A conversation about privacy, security, and UX

Last week, I followed, nearly real time via Twitter, how Sean Power successfully recovered his stolen laptop. The full story is available, but here are a few excerpted tweets from @SeanPower on 13 May 2011:

If you’re getting up to speed:

Laptop with eye filling entire screen

Laptop on the lookout (Image by Truthout.org)


Laptop was taken 4 days ago, but I had to fly to Canada the following morning. Filled out an online report w/the result “sorry!”
I have preyproject.com installed on my computer. Today, I saw screenshots of the guy including him doing a bunch of stuff on my computer.
apparently there’s a tweetup at 24 Prince street now (oficina latina) where my laptop is (or maybe it’s “was” now).
Laptop found! woo. HUUUUGE thanks @nickreese
But yes, Internet – I’m about 800km away, and I got my stolen laptop back.
Holy ****. Please send TONS of karma to @girilinpurplesarong and to @nickreese. It’s all them.
(girl in purple sarong isn’t on Twitter)
For the record. How cool is this? I have never met or heard of @nickreese in my life. Karma points for this guy? **** yeah.
Thanks for being there with me, Twitter. Glad it was a happy ending for all involved.
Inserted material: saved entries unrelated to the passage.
<file path="src/hw/rtl/gbb_pkg.sv">
// ============================================================================
// gbb_pkg
// Shared types, codes and constants of the bitmap glyph blitter.
// ============================================================================
`default_nettype none

package gbb_pkg;

    // Default sizes of the glyph store.
    localparam int MAX_GLYPH_W = 8;
    localparam int MAX_GLYPH_H = 16;
    localparam int NUM_CODES   = 256;

    // Field widths.
    localparam int CMD_W     = 2;
    localparam int CODE_W    = 8;
    localparam int ROW_W     = 4;
    localparam int PIX_W     = 64;
    localparam int GW_W      = 4;
    localparam int POS_W     = 16;
    localparam int X_W       = 24;
    localparam int Y_W       = 17;
    localparam int MASK_W    = 8;
    localparam int HEIGHT_W  = 5;
    localparam int TRANS_W   = 8;
    localparam int COUNT_W   = 9;
    localparam int FRAME_W   = 13;
    localparam int CFG_IDX_W = 3;
    localparam int CFG_DAT_W = 13;
    localparam int DELTA_W   = 5;

    // Commands.
    localparam logic [CMD_W-1:0] CMD_LOAD_ROW  = 2'd0;
    localparam logic [CMD_W-1:0] CMD_SET_WIDTH = 2'd1;
    localparam logic [CMD_W-1:0] CMD_BEGIN     = 2'd2;
    localparam logic [CMD_W-1:0] CMD_DRAW      = 2'd3;

    // Configuration register indexes.
    localparam logic [CFG_IDX_W-1:0] CFG_GLYPH_HEIGHT = 3'd0;
    localparam logic [CFG_IDX_W-1:0] CFG_TRANSPARENT  = 3'd1;
    localparam logic [CFG_IDX_W-1:0] CFG_CHAR_COUNT   = 3'd2;
    localparam logic [CFG_IDX_W-1:0] CFG_FRAME_WIDTH  = 3'd3;
    localparam logic [CFG_IDX_W-1:0] CFG_FRAME_HEIGHT = 3'd4;

    // Configuration reset values.
    localparam logic [HEIGHT_W-1:0] RST_GLYPH_HEIGHT = 5'd8;
    localparam logic [TRANS_W-1:0]  RST_TRANSPARENT  = 8'd0;
    localparam logic [COUNT_W-1:0]  RST_CHAR_COUNT   = 9'd0;
    localparam logic [FRAME_W-1:0]  RST_FRAME_WIDTH  = 13'd640;
    localparam logic [FRAME_W-1:0]  RST_FRAME_HEIGHT = 13'd480;

    // Pen arithmetic.
    localparam logic [DELTA_W-1:0] BAD_CODE_ADVANCE = 5'd4;
    localparam logic [DELTA_W-1:0] GLYPH_GAP        = 5'd1;
    localparam logic [X_W-1:0]     PEN_MAX          = 24'h7F_FFFF;

    // Rows per character never exceed this count.
    localparam int ROWS_OUT_MAX = 16;

    typedef struct packed {
        logic [HEIGHT_W-1:0] glyph_height;
        logic [TRANS_W-1:0]  transparent_index;
        logic [COUNT_W-1:0]  char_count;
        logic [FRAME_W-1:0]  frame_width;
        logic [FRAME_W-1:0]  frame_height;
    } cfg_t;

    typedef struct packed {
        logic              row_we;
        logic              wid_we;
        logic [CODE_W-1:0] code;
        logic [ROW_W-1:0]  row;
        logic [GW_W-1:0]   width;
    } store_wr_t;

    typedef struct packed {
        logic              wid_re;
        logic              row_re;
        logic [CODE_W-1:0] code;
        logic [ROW_W-1:0]  row;
    } store_rd_t;

endpackage

`default_nettype wire

</file>
<file path="src/hw/rtl/gbb_cfg.sv">
// ============================================================================
// gbb_cfg
// Configuration register file of the glyph blitter.
// ============================================================================
`default_nettype none

module gbb_cfg (
    input  wire logic                           clk,
    input  wire logic                           rst_n,
    input  wire logic                           cfg_valid,
    output logic                                cfg_ready,
    input  wire logic [gbb_pkg::CFG_IDX_W-1:0]  cfg_index,
    input  wire logic [gbb_pkg::CFG_DAT_W-1:0]  cfg_data,
    output gbb_pkg::cfg_t                       cfg
);

    gbb_pkg::cfg_t cfg_reg;
    gbb_pkg::cfg_t cfg_next;

    // Writes are always taken.
    assign cfg_ready = 1'b1;
    assign cfg       = cfg_reg;

    // Register decode; unknown indexes are dropped.
    always_comb
    begin
        cfg_next = cfg_reg;
        if (cfg_valid)
        begin
            unique case (cfg_index)
                gbb_pkg::CFG_GLYPH_HEIGHT:
                    cfg_next.glyph_height = cfg_data[gbb_pkg::HEIGHT_W-1:0];
                gbb_pkg::CFG_TRANSPARENT:
                    cfg_next.transparent_index = cfg_data[gbb_pkg::TRANS_W-1:0];
                gbb_pkg::CFG_CHAR_COUNT:
                    cfg_next.char_count = cfg_data[gbb_pkg::COUNT_W-1:0];
                gbb_pkg::CFG_FRAME_WIDTH:
                    cfg_next.frame_width = cfg_data[gbb_pkg::FRAME_W-1:0];
                gbb_pkg::CFG_FRAME_HEIGHT:
                    cfg_next.frame_height = cfg_data[gbb_pkg::FRAME_W-1:0];
                default:
                    cfg_next = cfg_reg;
            endcase
        end
    end

    always_ff @(posedge clk or negedge rst_n)
    begin
        if (!rst_n)
        begin
            cfg_reg.glyph_height      <= gbb_pkg::RST_GLYPH_HEIGHT;
            cfg_reg.transparent_index <= gbb_pkg::RST_TRANSPARENT;
            cfg_reg.char_count        <= gbb_pkg::RST_CHAR_COUNT;
            cfg_reg.frame_width       <= gbb_pkg::RST_FRAME_WIDTH;
            cfg_reg.frame_height      <= gbb_pkg::RST_FRAME_HEIGHT;
        end
        else
        begin
            cfg_reg <= cfg_next;
        end
    end

endmodule

`default_nettype wire

</file>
The tools that facilitated this are relatively new: Open source Prey allowed Mr. Power to track the laptop and detect the person who had possession of the laptop. Twitter allowed him to reach out to people willing to help, two of whom tracked the person and the laptop to a public place. It allowed him to also keep in touch with one of those people in the tense time before the person who had the laptop surrendered it. Since reuniting with his laptop, Mr. Power has praised Dropbox for helping him recover his work:

Woo! thanks @dropbox. All my files are syncing now! Your tool saved my butt and days/weeks of headaches. <3

Open source, social networks, and the cloud all contributed to this happy ending. On this blog about innovation, I could probably stop this post right here. Mr. Power, however, rightfully noted that another conversation is needed:

There is a much more important conversation to be had here around privacy, rights, findability in a realtime digital age.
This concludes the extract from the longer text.